Через несколько дней наш Хозяйственный комитет во главе с Бехтеревым уже осматривали Мраморный дворец с его бесчисленными роскошно обставленными комнатами. “Вазы, картины и прочее нам не нужны! — говорил Бехтерев, проходя по зданию в генеральском пальто, но без погон, с развевающейся седой бородой. — …Да и мебель у нас своя — попроще, попроще, без бронзы”».

Как мы знаем, в Мраморном дворце обосновался музей революции, где автора этих строк принимали в пионеры. Но показателен спектр возможностей, открывавшийся после революции как для простых людей, так и для высших учебных заведений.

Черная дыра

В конце XIX в. мозг был совершенно неисследованным человеческим органом, черной дырой, у Бехтерева, по его словам, возникло “желание пробить брешь в этой темноте, пролить в нее какой-нибудь свет”. В этом его привлек не только физиологический аспект. Специальность нервных и душевных болезней ему “из всех медицинских наук показалась наиболее тесно связанной с общественностью и, кроме того, увлекла вопросами о познании личности, связанными с глубокими философскими и политическими проблемами”.

Ученый-автомобилист

В достижении своих целей Бехтерев трудился сверх меры.
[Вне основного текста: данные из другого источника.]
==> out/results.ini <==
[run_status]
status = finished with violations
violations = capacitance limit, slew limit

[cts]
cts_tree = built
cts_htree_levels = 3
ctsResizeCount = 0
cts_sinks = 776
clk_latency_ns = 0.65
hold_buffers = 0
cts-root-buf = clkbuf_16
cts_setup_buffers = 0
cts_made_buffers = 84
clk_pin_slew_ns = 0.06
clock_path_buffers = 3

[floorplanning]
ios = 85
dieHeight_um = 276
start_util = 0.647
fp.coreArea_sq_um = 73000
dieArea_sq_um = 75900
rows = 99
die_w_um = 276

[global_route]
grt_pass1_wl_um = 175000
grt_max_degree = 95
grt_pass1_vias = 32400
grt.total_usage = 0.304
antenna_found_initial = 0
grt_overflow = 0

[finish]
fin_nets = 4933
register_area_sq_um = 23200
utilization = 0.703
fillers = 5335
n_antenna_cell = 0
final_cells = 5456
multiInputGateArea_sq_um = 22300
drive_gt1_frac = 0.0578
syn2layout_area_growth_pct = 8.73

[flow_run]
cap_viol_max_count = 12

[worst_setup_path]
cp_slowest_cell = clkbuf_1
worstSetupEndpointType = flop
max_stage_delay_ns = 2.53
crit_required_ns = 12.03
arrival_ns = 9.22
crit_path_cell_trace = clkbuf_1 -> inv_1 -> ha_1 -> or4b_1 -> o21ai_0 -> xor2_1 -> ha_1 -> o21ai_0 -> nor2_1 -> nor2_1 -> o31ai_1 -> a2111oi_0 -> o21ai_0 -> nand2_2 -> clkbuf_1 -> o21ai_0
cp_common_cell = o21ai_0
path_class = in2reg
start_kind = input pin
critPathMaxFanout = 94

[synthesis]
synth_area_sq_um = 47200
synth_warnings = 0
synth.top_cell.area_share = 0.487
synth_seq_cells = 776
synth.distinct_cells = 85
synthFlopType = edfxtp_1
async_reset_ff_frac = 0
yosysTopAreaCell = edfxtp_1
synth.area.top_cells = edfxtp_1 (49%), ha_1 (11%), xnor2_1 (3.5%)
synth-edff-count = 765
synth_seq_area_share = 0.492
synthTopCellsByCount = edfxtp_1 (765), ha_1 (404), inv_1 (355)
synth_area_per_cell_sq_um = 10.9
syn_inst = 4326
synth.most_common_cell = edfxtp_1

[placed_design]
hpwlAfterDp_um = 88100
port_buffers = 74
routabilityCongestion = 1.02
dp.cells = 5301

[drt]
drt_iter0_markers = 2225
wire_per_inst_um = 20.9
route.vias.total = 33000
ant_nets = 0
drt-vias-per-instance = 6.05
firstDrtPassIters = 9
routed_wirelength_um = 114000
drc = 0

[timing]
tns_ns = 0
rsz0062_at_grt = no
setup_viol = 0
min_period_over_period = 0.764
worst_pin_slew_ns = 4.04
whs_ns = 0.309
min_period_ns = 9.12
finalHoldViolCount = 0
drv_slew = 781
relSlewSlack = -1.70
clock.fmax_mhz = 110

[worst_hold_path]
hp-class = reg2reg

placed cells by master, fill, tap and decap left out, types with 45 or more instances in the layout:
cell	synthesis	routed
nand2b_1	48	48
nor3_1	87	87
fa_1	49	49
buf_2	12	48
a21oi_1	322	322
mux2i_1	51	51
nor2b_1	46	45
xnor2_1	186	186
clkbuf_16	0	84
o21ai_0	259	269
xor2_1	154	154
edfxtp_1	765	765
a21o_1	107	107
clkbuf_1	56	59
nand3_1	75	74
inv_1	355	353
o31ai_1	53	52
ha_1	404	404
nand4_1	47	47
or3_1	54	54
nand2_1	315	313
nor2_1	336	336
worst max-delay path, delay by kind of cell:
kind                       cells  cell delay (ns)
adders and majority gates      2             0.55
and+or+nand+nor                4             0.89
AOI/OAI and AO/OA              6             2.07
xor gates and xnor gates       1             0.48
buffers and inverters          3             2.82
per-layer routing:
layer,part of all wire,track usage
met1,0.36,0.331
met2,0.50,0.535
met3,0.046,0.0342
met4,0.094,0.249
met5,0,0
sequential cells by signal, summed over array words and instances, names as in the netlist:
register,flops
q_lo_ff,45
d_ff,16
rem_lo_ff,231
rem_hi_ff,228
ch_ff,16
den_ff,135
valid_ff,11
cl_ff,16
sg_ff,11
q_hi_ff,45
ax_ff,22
`config.mk`:
```
export PLATFORM = sky130hd
export DESIGN_NAME = lms_adaptive_fir_equalizer_flat
export DESIGN_NICKNAME = d
export VERILOG_FILES = /design/src/rtl/lms_pkg.sv /design/src/rtl/lms_if.sv /design/src/rtl/lms_ctrl.sv /design/src/rtl/lms_datapath.sv /design/src/rtl/lms_adaptive_fir_equalizer.sv /design/src/flat_wrapper.sv
export SDC_FILE = /design/constraint.sdc
export NUM_CORES = 2
export LEC_CHECK = 0
export BUFFER_PORTS_ARGS = -buffer_cell sky130_fd_sc_hd__buf_2
export CORE_MARGIN = 2
export CORE_UTILIZATION = 59
export CTS_CLUSTER_SIZE = 20
export DETAILED_ROUTE_END_ITERATION = 7
export PLACE_DENSITY = 0.85
export SLEW_MARGIN = 15
export SYNTH_ARGS = -nofsm -noshare
export SYNTH_HDL_FRONTEND = slang
export SYNTH_HIERARCHICAL = 1
export SYNTH_SLANG_ARGS = --single-unit
```
`constraint.sdc`:
```
create_clock -name clk -period 15.6 [get_ports clk]
set_clock_uncertainty 0.2 [all_clocks]
set_input_delay 3.12 -clock clk [delete_from_list [all_inputs] [get_ports clk]]
set_output_delay 3.12 -clock clk [all_outputs]
set_load 0.005 [all_outputs]
```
Мало спал, мало ел, избегая мяса, не пил и не курил, работая буквально на износ. «Академик Бехтерев, тучный старик с нависшими, дремучими бровями, всегда производивший впечатление сонного, во время одного сеанса заснул окончательно (он приехал в «Пенаты» смертельно усталым), и Репин на цыпочках отошел от него, чтобы не мешать ему выспаться». Это Чуковский о сцене в Пенатах.

Бехтерев был одним из первых автомобилистов, довольно быстро избавился от шофера и стал управлять машиной сам. Его вторая жена Берта Арэ была младше его на 30 лет, что вызвало неоднозначную реакцию у детей от первого брака. Она была расстреляна в 1937, обвиненная в шпионаже в пользу Латвии. Один из сыновей академика Петр Бехтерев был расстрелян в 1938, внучка Наталья воспитывалась как дочь врага народа в детском доме. Пройдя долгий и трудный путь, она также стала академиком, возглавила Института мозга человека РАН. В настоящий момент его директором является ее сын, правнук Бехтерева Святослав Медведев.